Among the lines of the records below, count those with the word "else". Reply with that number alone.

------ Source material ------

## src/rtl/vbu_pkg.sv

```systemverilog
// Shared float-format definitions for the vector bias unit (default 16-bit, 5-bit exponent).
// The optional ReLU output stage is enabled with the VECTOR_BIAS_RELU_EN macro.
package vbu_pkg;

    localparam int VBU_DATA_W = 16;
    localparam int VBU_EXP_W  = 5;
    localparam int VBU_MAN_W  = VBU_DATA_W - 1 - VBU_EXP_W;

    typedef struct packed {
        logic                 sign;
        logic [VBU_EXP_W-1:0] exp;
        logic [VBU_MAN_W-1:0] man;
    } vbu_fp_t;

    localparam logic [VBU_EXP_W-1:0] VBU_EXP_ONES = '1;
    localparam vbu_fp_t              VBU_POS_ZERO = '0;

    // Subnormals carry a zero exponent field and are treated as +0.
    function automatic vbu_fp_t vbu_ftz(input vbu_fp_t x);
        return (x.exp == '0) ? VBU_POS_ZERO : x;
    endfunction

endpackage

```

## src/rtl/vbu_fp_add.sv

```systemverilog
// One lane of the bias adder: float add (truncating, flush-to-zero, overflow to inf)
// computed in the first stage and carried through ADD_LAT enabled pipeline registers.
module vbu_fp_add
    import vbu_pkg::*;
#(
    parameter int DATA_WIDTH = VBU_DATA_W,
    parameter int EXP_WIDTH  = VBU_EXP_W,
    parameter int ADD_LAT    = 2
) (
    input  logic                  clk,
    input  logic                  en_i,
    input  logic [DATA_WIDTH-1:0] a_i,
    input  logic [DATA_WIDTH-1:0] b_i,
    output logic [DATA_WIDTH-1:0] sum_o
);

    localparam int MAN_W   = DATA_WIDTH - 1 - EXP_WIDTH;
    localparam int EXT_W   = MAN_W + 4;
    localparam int EXP_MAX = (1 << EXP_WIDTH) - 1;

    logic [DATA_WIDTH-1:0] pipe_q [ADD_LAT];

    // Three guard bits plus a sticky bit keep truncation exact after the alignment shift.
    function automatic logic [DATA_WIDTH-1:0] fp_add(input logic [DATA_WIDTH-1:0] a,
                                                      input logic [DATA_WIDTH-1:0] b);
        logic [EXP_WIDTH-1:0] ea, eb, e_big, e_sml;
        logic [MAN_W-1:0]     ma, mb;
        logic                 swap, s_big, s_sml;
        logic [EXT_W-1:0]     x_big, x_sml, lost, norm;
        logic [EXT_W:0]       sum;
        int                   shamt, exp_r, msb;

        ea = a[DATA_WIDTH-2 -: EXP_WIDTH];
        eb = b[DATA_WIDTH-2 -: EXP_WIDTH];
        ma = (ea == '0) ? '0 : a[MAN_W-1:0];
        mb = (eb == '0) ? '0 : b[MAN_W-1:0];

        swap  = {ea, ma} < {eb, mb};
        e_big = swap ? eb : ea;
        e_sml = swap ? ea : eb;
        s_big = swap ? b[DATA_WIDTH-1] : a[DATA_WIDTH-1];
        s_sml = swap ? a[DATA_WIDTH-1] : b[DATA_WIDTH-1];
        x_big = (e_big == '0) ? '0 : {1'b1, (swap ? mb : ma), 3'b000};
        x_sml = (e_sml == '0) ? '0 : {1'b1, (swap ? ma : mb), 3'b000};

        shamt = int'(e_big) - int'(e_sml);
        lost  = x_sml & ~({EXT_W{1'b1}} << shamt);
        x_sml = (x_sml >> shamt) | {{(EXT_W-1){1'b0}}, |lost};

        if (s_big == s_sml) sum = {1'b0, x_big} + {1'b0, x_sml};
        else                sum = {1'b0, x_big} - {1'b0, x_sml};

        exp_r = int'(e_big);
        msb   = 0;
        if (sum[EXT_W]) begin
            norm  = sum[EXT_W:1];
            exp_r = exp_r + 1;
        end else begin
            for (int i = 0; i < EXT_W; i++) begin
                if (sum[i]) msb = i;
            end
            norm  = sum[EXT_W-1:0] << (EXT_W - 1 - msb);
            exp_r = exp_r - (EXT_W - 1 - msb);
        end

        if (sum == '0 || exp_r <= 0) return '0;
        if (exp_r >= EXP_MAX)        return {s_big, {EXP_WIDTH{1'b1}}, {MAN_W{1'b0}}};
        return {s_big, EXP_WIDTH'(exp_r), norm[EXT_W-2 -: MAN_W]};
    endfunction

    always_ff @(posedge clk) begin
        if (en_i) begin
            pipe_q[0] <= fp_add(a_i, b_i);
            for (int i = 1; i < ADD_LAT; i++) begin
                pipe_q[i] <= pipe_q[i-1];
            end
        end
    end

    assign sum_o = pipe_q[ADD_LAT-1];

endmodule

```

## src/rtl/vector_bias_unit.sv

```systemverilog
// Streaming lane-parallel float bias adder with valid/ready backpressure.
// Define VECTOR_BIAS_RELU_EN to add the relu_en port and the output ReLU clamp.
module vector_bias_unit
    import vbu_pkg::*;
#(
    parameter int  DATA_WIDTH = VBU_DATA_W,
    parameter int  EXP_WIDTH  = VBU_EXP_W,
    parameter int  LENGTH     = 16,
    parameter int  LANES      = 4,
    parameter int  ADD_LAT    = 2,
    localparam int BEATS      = LENGTH / LANES,
    localparam int ADDR_W     = (BEATS > 1) ? $clog2(BEATS) : 1
) (
    input  logic                        clk,
    input  logic                        reset,
    input  logic                        in_valid,
    output logic                        in_ready,
    input  logic [LANES*DATA_WIDTH-1:0] in_x,
    input  logic                        bias_we,
    input  logic [ADDR_W-1:0]           bias_addr,
    input  logic [LANES*DATA_WIDTH-1:0] bias_wdata,
    output logic                        out_valid,
    input  logic                        out_ready,
    output logic [LANES*DATA_WIDTH-1:0] out_data,
    output logic                        out_last
`ifdef VECTOR_BIAS_RELU_EN
    ,
    input  logic                        relu_en
`endif
);

    localparam int VEC_W = LANES * DATA_WIDTH;

    logic [VEC_W-1:0]  bias_q [BEATS];
    logic [ADDR_W-1:0] cnt_q, cnt_d;
    logic              stall, adv, accept, last_tag;

    logic              vld_p0, last_p0;
    logic [VEC_W-1:0]  x_p0, b_p0;
    logic [ADD_LAT-1:0] vld_sh_q, last_sh_q;
    logic [VEC_W-1:0]  sum_w;

    logic              out_valid_q, out_last_q;
    logic [VEC_W-1:0]  out_data_q, out_data_d;

    assign stall    = out_valid_q && !out_ready;
    assign adv      = !stall;
    assign in_ready = adv;
    assign accept   = in_valid && adv;
    assign last_tag = (int'(cnt_q) == BEATS - 1);
    assign cnt_d    = last_tag ? '0 : cnt_q + ADDR_W'(1);

    // Bias writes are independent of the stall; a same-cycle accept still reads the old slot.
    always_ff @(posedge clk) begin
        if (reset) begin
            for (int i = 0; i < BEATS; i++) bias_q[i] <= '0;
        end else if (bias_we && int'(bias_addr) < BEATS) begin
            bias_q[bias_addr] <= bias_wdata;
        end
    end

    always_ff @(posedge clk) begin
        if (reset) begin
            cnt_q       <= '0;
            vld_p0      <= 1'b0;
            last_p0     <= 1'b0;
            vld_sh_q    <= '0;
            last_sh_q   <= '0;
            out_valid_q <= 1'b0;
            out_last_q  <= 1'b0;
            out_data_q  <= '0;
        end else begin
            if (accept) cnt_q <= cnt_d;
            if (adv) begin
                vld_p0       <= accept;
                last_p0      <= last_tag;
                vld_sh_q[0]  <= vld_p0;
                last_sh_q[0] <= last_p0;
                for (int i = 1; i < ADD_LAT; i++) begin
                    vld_sh_q[i]  <= vld_sh_q[i-1];
                    last_sh_q[i] <= last_sh_q[i-1];
                end
                out_valid_q <= vld_sh_q[ADD_LAT-1];
                out_last_q  <= last_sh_q[ADD_LAT-1];
                out_data_q  <= out_data_d;
            end
        end
    end

    // Stage 0: capture the beat and its bias slot
    always_ff @(posedge clk) begin
        if (adv) begin
            x_p0 <= in_x;
            b_p0 <= bias_q[cnt_q];
        end
    end

    for (genvar l = 0; l < LANES; l++) begin : g_lane
        vbu_fp_add #(
            .DATA_WIDTH (DATA_WIDTH),
            .EXP_WIDTH  (EXP_WIDTH),
            .ADD_LAT    (ADD_LAT)
        ) u_add (
            .clk   (clk),
            .en_i  (adv),
            .a_i   (x_p0[l*DATA_WIDTH +: DATA_WIDTH]),
            .b_i   (b_p0[l*DATA_WIDTH +: DATA_WIDTH]),
            .sum_o (sum_w[l*DATA_WIDTH +: DATA_WIDTH])
        );
    end

    // Output stage: optional ReLU clamp of negative lanes
    always_comb begin
        out_data_d = sum_w;
`ifdef VECTOR_BIAS_RELU_EN
        if (relu_en) begin
            for (int l = 0; l < LANES; l++) begin
                if (sum_w[l*DATA_WIDTH + DATA_WIDTH - 1]) out_data_d[l*DATA_WIDTH +: DATA_WIDTH] = '0;
            end
        end
`endif
    end

    assign out_valid = out_valid_q;
    assign out_last  = out_last_q;
    assign out_data  = out_data_q;

endmodule
```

------

The completed task:
4